With a groan, Lien pulled a bloodied photograph from her vest. She thrust it at Chris with disgust, before letting her arm fall limply back to her side. Chris looked at the creased photograph. It appeared to be a large slab of sandstone carved with pictograms of body parts.

“It’s a map of the canyon!” said Chris.

“Now let me die in peace,” coughed Lien.

Chris looked from the map to Lien.

They had just left her here. They hadn’t even bothered to stop the bleeding.

“It’s some kind of tiger,” said Luke, his gaze sweeping the various tracks leading away from them. “If we stay here, it’ll find us.”

Luke leaned close to Chris, his voice low.

“I don’t know what else we can do for her. We could risk moving her, or we could try to go for help, but…”

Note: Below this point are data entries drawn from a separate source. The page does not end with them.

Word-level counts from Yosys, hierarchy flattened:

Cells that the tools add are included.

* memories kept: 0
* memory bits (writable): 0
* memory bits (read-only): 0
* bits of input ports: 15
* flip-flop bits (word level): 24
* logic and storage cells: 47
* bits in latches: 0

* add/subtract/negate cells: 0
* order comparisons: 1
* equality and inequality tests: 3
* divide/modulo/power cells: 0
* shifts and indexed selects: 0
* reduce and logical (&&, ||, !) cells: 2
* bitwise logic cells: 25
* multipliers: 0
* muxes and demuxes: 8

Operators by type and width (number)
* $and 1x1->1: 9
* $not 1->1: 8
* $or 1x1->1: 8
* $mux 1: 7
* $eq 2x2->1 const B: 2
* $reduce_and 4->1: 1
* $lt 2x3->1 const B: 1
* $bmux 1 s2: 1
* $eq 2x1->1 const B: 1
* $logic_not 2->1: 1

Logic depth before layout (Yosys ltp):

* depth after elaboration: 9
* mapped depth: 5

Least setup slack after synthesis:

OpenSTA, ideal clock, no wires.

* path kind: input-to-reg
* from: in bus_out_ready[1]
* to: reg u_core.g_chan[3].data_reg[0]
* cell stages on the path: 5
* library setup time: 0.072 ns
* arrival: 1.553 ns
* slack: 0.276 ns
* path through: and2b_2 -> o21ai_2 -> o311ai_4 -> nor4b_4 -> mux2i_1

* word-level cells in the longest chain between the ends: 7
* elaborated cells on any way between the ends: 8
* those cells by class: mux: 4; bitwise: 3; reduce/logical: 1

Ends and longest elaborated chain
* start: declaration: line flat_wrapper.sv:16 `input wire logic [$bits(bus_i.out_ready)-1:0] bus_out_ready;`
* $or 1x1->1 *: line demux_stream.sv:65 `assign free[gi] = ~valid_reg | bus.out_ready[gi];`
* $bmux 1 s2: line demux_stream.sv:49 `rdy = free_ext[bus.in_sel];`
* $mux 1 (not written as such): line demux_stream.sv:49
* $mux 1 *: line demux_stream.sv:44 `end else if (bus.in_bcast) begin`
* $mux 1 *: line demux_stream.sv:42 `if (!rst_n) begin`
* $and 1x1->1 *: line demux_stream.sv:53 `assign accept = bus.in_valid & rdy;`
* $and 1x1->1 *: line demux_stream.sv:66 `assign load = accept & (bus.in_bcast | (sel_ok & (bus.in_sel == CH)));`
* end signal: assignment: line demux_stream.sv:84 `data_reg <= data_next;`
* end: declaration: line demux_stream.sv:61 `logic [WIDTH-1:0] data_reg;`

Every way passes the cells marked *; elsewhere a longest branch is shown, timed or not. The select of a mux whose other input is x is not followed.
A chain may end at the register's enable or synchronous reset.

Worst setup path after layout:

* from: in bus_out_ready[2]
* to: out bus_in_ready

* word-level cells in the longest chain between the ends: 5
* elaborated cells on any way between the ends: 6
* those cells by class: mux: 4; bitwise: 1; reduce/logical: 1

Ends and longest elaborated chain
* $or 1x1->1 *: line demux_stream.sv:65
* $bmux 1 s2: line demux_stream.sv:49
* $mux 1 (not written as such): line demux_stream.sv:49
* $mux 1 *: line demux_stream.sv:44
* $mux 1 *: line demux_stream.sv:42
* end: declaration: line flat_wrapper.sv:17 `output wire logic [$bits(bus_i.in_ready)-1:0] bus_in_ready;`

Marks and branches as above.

It was true, Luke couldn’t tell the difference between a kidney and a spleen, but he had ministered to the dying. And some of them had looked in better shape than Lien.

“Or we could find the Tree of Life,” said Chris.

And nobody dies.

Chris reached into her pack and pulled out several bunches of blue-grey sprigs with scalloped leaves. Luke wrinkled his nose at the pungent odour, watching as Chris covered Lien with the silvery leaves.

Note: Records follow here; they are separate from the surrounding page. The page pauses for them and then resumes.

--- src/rtl/seq_pkg.sv ---
// Shared types and constants for the instruction sequencer: FSM states, opcode classes,
// flag-select codes and ALU function codes.
package seq_pkg;

    typedef enum logic [1:0] {
        FETCH  = 2'd0,
        IMM    = 2'd1,
        EXEC   = 2'd2,
        HALTED = 2'd3
    } state_t;

    // Opcode classes, taken from ir[7:5]
    localparam logic [2:0] CLS_NOP  = 3'b000;
    localparam logic [2:0] CLS_ALUI = 3'b001;
    localparam logic [2:0] CLS_CLC  = 3'b010;
    localparam logic [2:0] CLS_JMP  = 3'b011;
    localparam logic [2:0] CLS_JCC  = 3'b100;
    localparam logic [2:0] CLS_ILL5 = 3'b101;
    localparam logic [2:0] CLS_ILL6 = 3'b110;
    localparam logic [2:0] CLS_HALT = 3'b111;

    // Flag selects for conditional jumps, taken from ir[2:0]
    localparam logic [2:0] FLG_C  = 3'd0;
    localparam logic [2:0] FLG_OV = 3'd1;
    localparam logic [2:0] FLG_P  = 3'd2;
    localparam logic [2:0] FLG_Z  = 3'd3;
    localparam logic [2:0] FLG_S  = 3'd4;

    localparam logic [2:0] ALU_PASS = 3'd0;
    localparam logic [2:0] ALU_ADD  = 3'd4;
    localparam logic [2:0] ALU_SUB  = 3'd5;

    function automatic logic needs_imm(input logic [2:0] cls);
        return (cls == CLS_ALUI) || (cls == CLS_JMP) || (cls == CLS_JCC);
    endfunction

    function automatic logic is_illegal(input logic [2:0] cls);
        return (cls == CLS_ILL5) || (cls == CLS_ILL6);
    endfunction

endpackage

--- src/rtl/branch_cond.sv ---
// Conditional-jump evaluation: selects one of the five datapath flags and optionally inverts it.
// Selects outside the flag range evaluate as false before inversion.
module branch_cond
    import seq_pkg::*;
(
    input  logic       c,
    input  logic       ov,
    input  logic       p,
    input  logic       z,
    input  logic       s,
    input  logic [2:0] sel,
    input  logic       inv,
    output logic       take
);

    logic cond;

    always_comb begin
        cond = 1'b0;
        case (sel)
            FLG_C:   cond = c;
            FLG_OV:  cond = ov;
            FLG_P:   cond = p;
            FLG_Z:   cond = z;
            FLG_S:   cond = s;
            default: cond = 1'b0;
        endcase
        take = cond ^ inv;
    end

endmodule

--- src/rtl/instr_sequencer.sv ---
// Fetch/decode/execute sequencer driving the ALU/accumulator/flag datapath from program ROM.
// Optional feature ILLEGAL_TRAP_EN: adds an 'illegal' output and traps classes 101/110 into HALTED.
module instr_sequencer
    import seq_pkg::*;
#(
    parameter int PC_W   = 8,
    parameter int DATA_W = 8
) (
    input  logic              clk,
    input  logic              rst,
    input  logic [DATA_W-1:0] rom_data,
    input  logic              C,
    input  logic              OV,
    input  logic              P,
    input  logic              Z,
    input  logic              S,
    output logic [PC_W-1:0]   pc,
    output logic [2:0]        alu_op,
    output logic [DATA_W-1:0] b,
    output logic              A_ce,
    output logic              C_OV_en,
    output logic              C_OV_kasowanie,
`ifdef ILLEGAL_TRAP_EN
    output logic              illegal,
`endif
    output logic              halt
);

    localparam int CW = (PC_W < DATA_W) ? PC_W : DATA_W;

    state_t            state_q, state_d;
    logic [PC_W-1:0]   pc_q, pc_d;
    logic [DATA_W-1:0] ir_q, ir_d;
    logic [DATA_W-1:0] imm_q, imm_d;

    logic [2:0]        cls;
    logic              take;
    logic [PC_W-1:0]   target;
    logic              ir_unused;

    assign cls       = ir_q[7:5];
    assign ir_unused = ir_q[4];
    assign target    = PC_W'(imm_q[CW-1:0]);

    branch_cond u_branch_cond (
        .c    (C),
        .ov   (OV),
        .p    (P),
        .z    (Z),
        .s    (S),
        .sel  (ir_q[2:0]),
        .inv  (ir_q[3]),
        .take (take)
    );

    always_ff @(posedge clk or posedge rst) begin
        if (rst) begin
            state_q <= FETCH;
            pc_q    <= '0;
            ir_q    <= '0;
            imm_q   <= '0;
        end else begin
            state_q <= state_d;
            pc_q    <= pc_d;
            ir_q    <= ir_d;
            imm_q   <= imm_d;
        end
    end

    always_comb begin
        state_d = state_q;
        pc_d    = pc_q;
        ir_d    = ir_q;
        imm_d   = imm_q;
        case (state_q)
            FETCH: begin
                ir_d    = rom_data;
                pc_d    = pc_q + PC_W'(1);
                state_d = needs_imm(rom_data[7:5]) ? IMM : EXEC;
            end
            IMM: begin
                imm_d   = rom_data;
                pc_d    = pc_q + PC_W'(1);
                state_d = EXEC;
            end
            EXEC: begin
                // Flags are sampled here; pc already points past the immediate if not taken
                if ((cls == CLS_JMP) || ((cls == CLS_JCC) && take)) begin
                    pc_d = target;
                end
                state_d = FETCH;
                if (cls == CLS_HALT) begin
                    state_d = HALTED;
                end
`ifdef ILLEGAL_TRAP_EN
                if (is_illegal(cls)) begin
                    state_d = HALTED;
                end
`endif
            end
            default: begin
                state_d = HALTED;
            end
        endcase
    end

    // Strobes are purely combinational from state/ir so async reset drops them at once
    always_comb begin
        A_ce           = 1'b0;
        C_OV_en        = 1'b0;
        C_OV_kasowanie = 1'b0;
        if (state_q == EXEC) begin
            if (cls == CLS_ALUI) begin
                A_ce    = 1'b1;
                C_OV_en = ir_q[3];
            end
            if (cls == CLS_CLC) begin
                C_OV_kasowanie = 1'b1;
            end
        end
    end

    assign pc     = pc_q;
    assign alu_op = ir_q[2:0];
    assign b      = imm_q;
    assign halt   = (state_q == HALTED);

`ifdef ILLEGAL_TRAP_EN
    // ir is frozen in HALTED, so the trapping class remains visible until reset
    assign illegal = (state_q == HALTED) && is_illegal(cls);
`endif

endmodule

--- config.mk ---
export PLATFORM = sky130hd
export DESIGN_NAME = instr_sequencer
export DESIGN_NICKNAME = d
export VERILOG_FILES = /design/src/rtl/seq_pkg.sv /design/src/rtl/branch_cond.sv /design/src/rtl/instr_sequencer.sv
export SDC_FILE = /design/constraint.sdc
export NUM_CORES = 1
export LEC_CHECK = 0
export BUFFER_PORTS_ARGS = -buffer_cell sky130_fd_sc_hd__buf_2
export CAP_MARGIN = 0
export CORE_MARGIN = 2
export CORE_UTILIZATION = 25
export DETAILED_ROUTE_END_ITERATION = 12
export GPL_TIMING_DRIVEN = 1
export HOLD_SLACK_MARGIN = 0.12
export RECOVER_POWER = 50
export SLEW_MARGIN = 20
export SYNTH_ARGS = -nofsm -noshare
export SYNTH_HDL_FRONTEND = slang
export SYNTH_SLANG_ARGS = --single-unit
--- constraint.sdc ---
create_clock -name clk -period 2.7 [get_ports clk]
set_clock_uncertainty 0.05 [all_clocks]
set_input_delay 0.135 -clock clk [delete_from_list [all_inputs] [get_ports clk]]
set_output_delay 0.135 -clock clk [all_outputs]
set_load 0.02 [all_outputs]
==> flow_metrics.tcl <==
set metrics [dict create \
    crit_chain "mux2_4, o32ai_2, xor2_2, o31ai_4, a21oi_1, a31oi_2" \
    start_util_pct 26.1 \
    finalSetupTns_ns 0 \
    syn_area_mm2 0.00134 \
    clkSinkCount 25 \
    slew_headroom_pct 39.8 \
    design_area_mm2 0.00170 \
    hold_viol 0 \
    ys_types 39 \
    maxSlewViolCount 0 \
    min_period_ns 2.25 \
    start_kind "flop" \
    dp_hpwl_um 2310 \
    r2r_slack_ns 0.45 \
    synth_ff_type "dfrtp_1" \
    ys.warnings.count 0 \
    ioPinCount 38 \
    io_buffer_count 37 \
    critPathKind "reg -> reg" \
    power_density_mw_per_mm2 1290 \
    synth_nets 140 \
    cts_max_level 1 \
    critPathMaxFanout 13 \
    firstDrtPassIters 4 \
    die_w_um 77.2 \
    slowest_stage "o31ai_4" \
    hold_ws_ns 0.439 \
    gp_congestion 0.711 \
    dieArea_mm2 0.00596 \
    drcViolationCount 0 \
    finalCritPeriodShare_pct 83.2 \
    maxCapViolations 0 \
    cp.required_ns 2.84 \
    grt_usage_pct 11.1 \
    synth_top_cell_by_area "dfrtp_1" \
    num_antenna_cells 0 \
    antenna_found_initial 0 \
    timing.fmax_ghz 0.445 \
    fillers 575 \
    synth-edff-count 0 \
    rsz0062_at_grt "no" \
    routedWlPerCell_um 12.7 \
    grt_overflow 0 \
    drtAntennaViolNets 0 \
    ys_ff_latch 25 \
    cts-root-buf "clkbuf_8" \
    drive_gt1_share_pct 30.8 \
    grt_max_degree 26 \
    via_per_inst 4.59 \
    cts_tree "done" \
    critPathCaptureType "flop" \
    netlist.area_leader.share_pct 46.7 \
    clock_path_buffers 2 \
    grt_pass1_vias 1103 \
    crit_arrival_ns 2.39 \
    postSynthCellCount 124 \
    grt_first_pass_wirelength_um 5330 \
    syn_area_per_cell_um2 10.8 \
    critPathBufInv 0 \
    r2r_cells 6 \
    cp_slowest_stage_delay_ns 0.63 \
    cts.repair.resized 0 \
    timing.critical_path.from "ir_q[1]" \
    area_growth_pct 26.5 \
    post_dp_cell_area_mm2 0.00158 \
    drt_iter0_markers 55 \
    clkTransAtPathRegs_ns 0.09 \
    timing.rr.end "pc[0]" \
    status "finished, final reports clean" \
    worst_ir_drop_vdd_v 0.000303 \
    routed_wl_um 3050 \
    synth.top_cells.by_area "dfrtp_1 47%, mux2_2 13%, a21oi_1 3.7%, nand3_1 2.6%, nand2_1 2.5%" \
    power_uw 2180 \
    async_reset_ff_share_pct 100 \
    synth-seq-area-share_pct 46.7 \
    core-area_mm2 0.00514 \
    die_h_um 77.2 \
    clk_latency_ns 0.26 \
    finalSetupViolCount 0 \
    leakage_uw 0.000714 \
    critPathTopFamily "compound AO/OA/AOI/OAI gates" \
    holdCritPathClass "in -> async" \
    vias 1097 \
    core.rowCount 26 \
    fin_util_pct 33.0 \
    fin_nets 186 \
    worstMarginPinSlew_ns 0.897 \
    numCtsBuffers 3 \
    r2r-start "ir_q[1]" \
]
through the flow:
step,worst slack [ns],std cells
2_1_floorplan,0.678,124
3_3_place_gp,0.500,226
3_5_place_dp,0.468,226
4_1_cts,0.455,239
5_1_grt,0.298,239
6_report,0.454,239
Yosys cell counts (2+ instances only):
cell type / count
clkbuf_1: 2
o21ai_0: 4
nand2b_1: 2
nor2_1: 7
nor4b_1: 2
inv_1: 5
a21oi_1: 10
a21oi_2: 3
nand3_1: 7
dfrtp_1: 25
buf_4: 3
and3_1: 3
nand2_1: 9
mux2_2: 16
o22ai_1: 2
timing repair:
item                      in CTS  in global routing
hold buffers                   9                  0
setup buffers                  0                  0
hold endpoints to repair      40                  0
area by class of cell:
class / count / area [µm²] / share of cell area, %
clock inverters: 1 / 5.00 / 0.295
inverters: 5 / 18.8 / 1.11
multi-input cells: 88 / 654 / 38.6
clock buffers: 3 / 41.3 / 2.44
flip-flops and latches: 25 / 626 / 36.9
well taps: 70 / 87.6 / 5.17
repair buffers: 47 / 263 / 15.5
cell families (layout without fill, tap and decap cells):
family	count (synthesis)	count (layout)	synth area share (%)
mux	18	18	15.3
fa+ha+maj	1	1	0.934
xor+xnor	3	3	2.52
simple gates	40	40	15.9
buf+inv	11	56	4.48
flops	25	25	46.7
compound gates	26	26	14.2
report_power, final:
| group | switching [µW] | internal [µW] | leakage [µW] |
|---|---|---|---|
| registers | 253 | 568 | 0.000289 |
| clock network | 116 | 103 | 0.0000255 |
| logic | 659 | 479 | 0.000399 |
cells in the final DEF, fill, tap and decap left out, types with 2 or more instances in the layout:
cell	count
a21oi_1	10
a21oi_2	3
and3_1	3
buf_2	21
clkbuf_1	16
clkbuf_8	3
dfrtp_1	25
dlygate4sd3_1	9
inv_1	4
mux2_2	16
nand2_1	9
nand2b_1	2
nand3_1	7
nor2_1	7
nor4b_1	2
o21ai_0	4
o22ai_1	2
registers in the layout, summed over array words and instances (netlist names):
register  cells
b             8
ir_q          7
state_q       2
pc            8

“Cats don’t like rue,” said Chris.

Luke bit his lip. He felt that now was not the time to mention they were dealing with a
Verhkoyanskiy
tiger, not Hello Kitty. Chris straightened up, hefting her pack onto her shoulders.

“We’re coming back for you,” said Chris.

“Spare me,” said Lien weakly, her eyes closed.

Chris took one last look at Lien’s limp figure, lying under the blanket, covered in shimmering sprigs. She looked at the map in her hands, orienting it north.

The truth lay within reach, but Luke had never felt so far from Paradise.

* * *

The head and the heart had been easy to identify, although there had been a brief debate over whether it was actually a heart or a badly etched lung. The spirit, however, had been more of a challenge. Luke was convinced it was the pictogram shaped like a bird, whereas Chris believed the “bird” was in fact a uterus.

“I studied biology at uni,” said Chris.

“And I studied pagan divination of entrails and animal sacrifice at the seminary,” said Luke.

“But you didn’t actually do any animal sacrifice.”

“And how many large mammals have you dissected?”

“The organs of large mammals are surprisingly similar to the organs of small amphibians and some crustaceans.”